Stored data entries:
File: src/hw/rtl/ppls_pkg.sv
// shared types and constants of the palette pixel line streamer
// no dependencies; used by every module of the block

package ppls_pkg;

	// default sizes for the top level parameters and the queue depth
	localparam int PaletteEntriesDefault = 256;
	localparam int MaxDimensionDefault   = 1024;
	localparam int FifoDepth             = 4;

	// input item kinds carried in s_tuser
	localparam logic [1:0] FUNC_PAL_WRITE = 2'd0;
	localparam logic [1:0] FUNC_PIXEL     = 2'd1;
	localparam logic [1:0] FUNC_BLANK     = 2'd2;

	// display command bytes
	localparam logic [7:0] CMD_COLUMN   = 8'h2A;
	localparam logic [7:0] CMD_PAGE     = 8'h2B;
	localparam logic [7:0] CMD_MEMWRITE = 8'h2C;
	localparam logic [7:0] BYTE_MASK    = 8'hFF;

	// configuration register indexes
	localparam logic [1:0] CFG_X_START    = 2'd0;
	localparam logic [1:0] CFG_Y_START    = 2'd1;
	localparam logic [1:0] CFG_LINE_WIDTH = 2'd2;
	localparam logic [1:0] CFG_LINE_COUNT = 2'd3;

	// byte positions of one request on the output side
	localparam logic [3:0] POS_COLUMN   = 4'd0;
	localparam logic [3:0] POS_XS_HI    = 4'd1;
	localparam logic [3:0] POS_XS_LO    = 4'd2;
	localparam logic [3:0] POS_XE_HI    = 4'd3;
	localparam logic [3:0] POS_XE_LO    = 4'd4;
	localparam logic [3:0] POS_PAGE     = 4'd5;
	localparam logic [3:0] POS_YS_HI    = 4'd6;
	localparam logic [3:0] POS_YS_LO    = 4'd7;
	localparam logic [3:0] POS_YE_HI    = 4'd8;
	localparam logic [3:0] POS_YE_LO    = 4'd9;
	localparam logic [3:0] POS_MEMWRITE = 4'd10;
	localparam logic [3:0] POS_PIX_HI   = 4'd11;
	localparam logic [3:0] POS_PIX_LO   = 4'd12;

	// configuration registers
	typedef struct packed {
		logic [15:0] x_start;
		logic [15:0] y_start;
		logic [10:0] line_width;
		logic [10:0] line_count;
	} ppls_cfg_t;

	// one classified pixel request, front to back
	typedef struct packed {
		logic        hdr;
		logic [15:0] x_start;
		logic [15:0] x_end;
		logic [15:0] y_first;
		logic [15:0] y_end;
		logic [15:0] color;
	} ppls_entry_t;

	// queue handshake seen by the front
	typedef struct packed {
		logic push;
		logic ready;
	} ppls_push_t;

	// queue handshake seen by the back
	typedef struct packed {
		logic pop;
		logic valid;
	} ppls_pop_t;

endpackage

File: src/hw/rtl/ppls_front.sv
// front part: accepts input requests, holds the colour store, keeps the
// column and row counters and classifies each pixel; uses ppls_pkg

module ppls_front #(
	parameter int PALETTE_ENTRIES = ppls_pkg::PaletteEntriesDefault,
	parameter int MAX_DIMENSION   = ppls_pkg::MaxDimensionDefault
) (
	input  logic                  clk,
	input  logic                  arst_n,
	input  logic                  s_tvalid,
	output logic                  s_tready,
	input  logic [23:0]           s_tdata,
	input  logic [1:0]            s_tuser,
	input  ppls_pkg::ppls_cfg_t   cfg,
	output ppls_pkg::ppls_push_t  push,
	input  logic                  push_ready,
	output ppls_pkg::ppls_entry_t push_data
);

	localparam int AW = (PALETTE_ENTRIES > 1) ? $clog2(PALETTE_ENTRIES) : 1;
	localparam int CW = $clog2(MAX_DIMENSION);
	localparam int DW = $clog2(MAX_DIMENSION + 1);

	logic [7:0]    pixel_index;
	logic [15:0]   color_value;
	logic          accept;
	logic          in_range;
	logic          is_pixel;
	logic          pal_we;
	logic          s1_push;

	logic [DW-1:0] w_eff;
	logic [DW-1:0] h_eff;
	logic [DW-1:0] row_a;
	logic [DW-1:0] col_b;
	logic [DW-1:0] row_b;
	logic [DW-1:0] col_c;
	logic [DW-1:0] row_c;
	logic [15:0]   y_first;

	logic [CW-1:0] col_q;
	logic [CW-1:0] row_q;

	logic [15:0]   pal_mem [PALETTE_ENTRIES];

	logic          valid_s1;
	logic          use_pal_s1;
	logic          hdr_s1;
	logic [15:0]   pal_rd_s1;
	logic [15:0]   x_start_s1;
	logic [15:0]   x_end_s1;
	logic [15:0]   y_first_s1;
	logic [15:0]   y_end_s1;

	assign pixel_index = s_tdata[7:0];
	assign color_value = s_tdata[23:8];
	assign s_tready    = !valid_s1 || push_ready;
	assign accept      = s_tvalid && s_tready;
	assign in_range    = 9'(pixel_index) < 9'(PALETTE_ENTRIES);
	assign is_pixel    = (s_tuser == ppls_pkg::FUNC_PIXEL) || (s_tuser == ppls_pkg::FUNC_BLANK);
	assign pal_we      = accept && (s_tuser == ppls_pkg::FUNC_PAL_WRITE) && in_range;
	assign s1_push     = valid_s1 && push_ready;

	// effective frame size: zero counts as one, capped at the maximum
	always_comb begin
		if (cfg.line_width == '0) begin
			w_eff = DW'(1);
		end else if (32'(cfg.line_width) > 32'(MAX_DIMENSION)) begin
			w_eff = DW'(MAX_DIMENSION);
		end else begin
			w_eff = DW'(cfg.line_width);
		end
		if (cfg.line_count == '0) begin
			h_eff = DW'(1);
		end else if (32'(cfg.line_count) > 32'(MAX_DIMENSION)) begin
			h_eff = DW'(MAX_DIMENSION);
		end else begin
			h_eff = DW'(cfg.line_count);
		end
	end

	// counter update: wrap stale values after a size change, then step
	always_comb begin
		row_a = (DW'(row_q) >= h_eff) ? '0 : DW'(row_q);
		if (DW'(col_q) >= w_eff) begin
			col_b = '0;
			row_b = (row_a + DW'(1) >= h_eff) ? '0 : row_a + DW'(1);
		end else begin
			col_b = DW'(col_q);
			row_b = row_a;
		end
		if (col_b + DW'(1) >= w_eff) begin
			col_c = '0;
			row_c = (row_b + DW'(1) >= h_eff) ? '0 : row_b + DW'(1);
		end else begin
			col_c = col_b + DW'(1);
			row_c = row_b;
		end
		y_first = cfg.y_start + 16'(row_b);
	end

	// counters move only on pixel requests
	always_ff @(posedge clk or negedge arst_n) begin
		if (!arst_n) begin
			col_q <= '0;
			row_q <= '0;
		end else if (accept && is_pixel) begin
			col_q <= CW'(col_c);
			row_q <= CW'(row_c);
		end
	end

	// colour store, written and read at one address per cycle
	always_ff @(posedge clk) begin
		if (pal_we) begin
			pal_mem[pixel_index[AW-1:0]] <= color_value;
		end
	end

	always_ff @(posedge clk) begin
		if (accept && is_pixel) begin
			pal_rd_s1 <= pal_mem[pixel_index[AW-1:0]];
		end
	end

	// classified pixel register ahead of the queue
	always_ff @(posedge clk or negedge arst_n) begin
		if (!arst_n) begin
			valid_s1 <= 1'b0;
		end else if (accept && is_pixel) begin
			valid_s1 <= 1'b1;
		end else if (s1_push) begin
			valid_s1 <= 1'b0;
		end
	end

	always_ff @(posedge clk) begin
		if (accept && is_pixel) begin
			use_pal_s1 <= (s_tuser == ppls_pkg::FUNC_PIXEL) && in_range;
			hdr_s1     <= (col_b == '0);
			x_start_s1 <= cfg.x_start;
			x_end_s1   <= cfg.x_start + 16'(w_eff) - 16'd1;
			y_first_s1 <= y_first;
			y_end_s1   <= y_first + 16'(h_eff) - 16'd1;
		end
	end

	// queue entry
	always_comb begin
		push.push         = s1_push;
		push.ready        = push_ready;
		push_data.hdr     = hdr_s1;
		push_data.x_start = x_start_s1;
		push_data.x_end   = x_end_s1;
		push_data.y_first = y_first_s1;
		push_data.y_end   = y_end_s1;
		push_data.color   = use_pal_s1 ? pal_rd_s1 : 16'd0;
	end

endmodule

* **BRIEF**:
From the line containing "col_q <= '0;" to the last line of the records above, please write out every line exactly and add nothing.

* **EXERCISE SOLUTION**:
			col_q <= '0;
			row_q <= '0;
		end else if (accept && is_pixel) begin
			col_q <= CW'(col_c);
			row_q <= CW'(row_c);
		end
	end

	// colour store, written and read at one address per cycle
	always_ff @(posedge clk) begin
		if (pal_we) begin
			pal_mem[pixel_index[AW-1:0]] <= color_value;
		end
	end

	always_ff @(posedge clk) begin
		if (accept && is_pixel) begin
			pal_rd_s1 <= pal_mem[pixel_index[AW-1:0]];
		end
	end

	// classified pixel register ahead of the queue
	always_ff @(posedge clk or negedge arst_n) begin
		if (!arst_n) begin
			valid_s1 <= 1'b0;
		end else if (accept && is_pixel) begin
			valid_s1 <= 1'b1;
		end else if (s1_push) begin
			valid_s1 <= 1'b0;
		end
	end

	always_ff @(posedge clk) begin
		if (accept && is_pixel) begin
			use_pal_s1 <= (s_tuser == ppls_pkg::FUNC_PIXEL) && in_range;
			hdr_s1     <= (col_b == '0);
			x_start_s1 <= cfg.x_start;
			x_end_s1   <= cfg.x_start + 16'(w_eff) - 16'd1;
			y_first_s1 <= y_first;
			y_end_s1   <= y_first + 16'(h_eff) - 16'd1;
		end
	end

	// queue entry
	always_comb begin
		push.push         = s1_push;
		push.ready        = push_ready;
		push_data.hdr     = hdr_s1;
		push_data.x_start = x_start_s1;
		push_data.x_end   = x_end_s1;
		push_data.y_first = y_first_s1;
		push_data.y_end   = y_end_s1;
		push_data.color   = use_pal_s1 ? pal_rd_s1 : 16'd0;
	end

endmodule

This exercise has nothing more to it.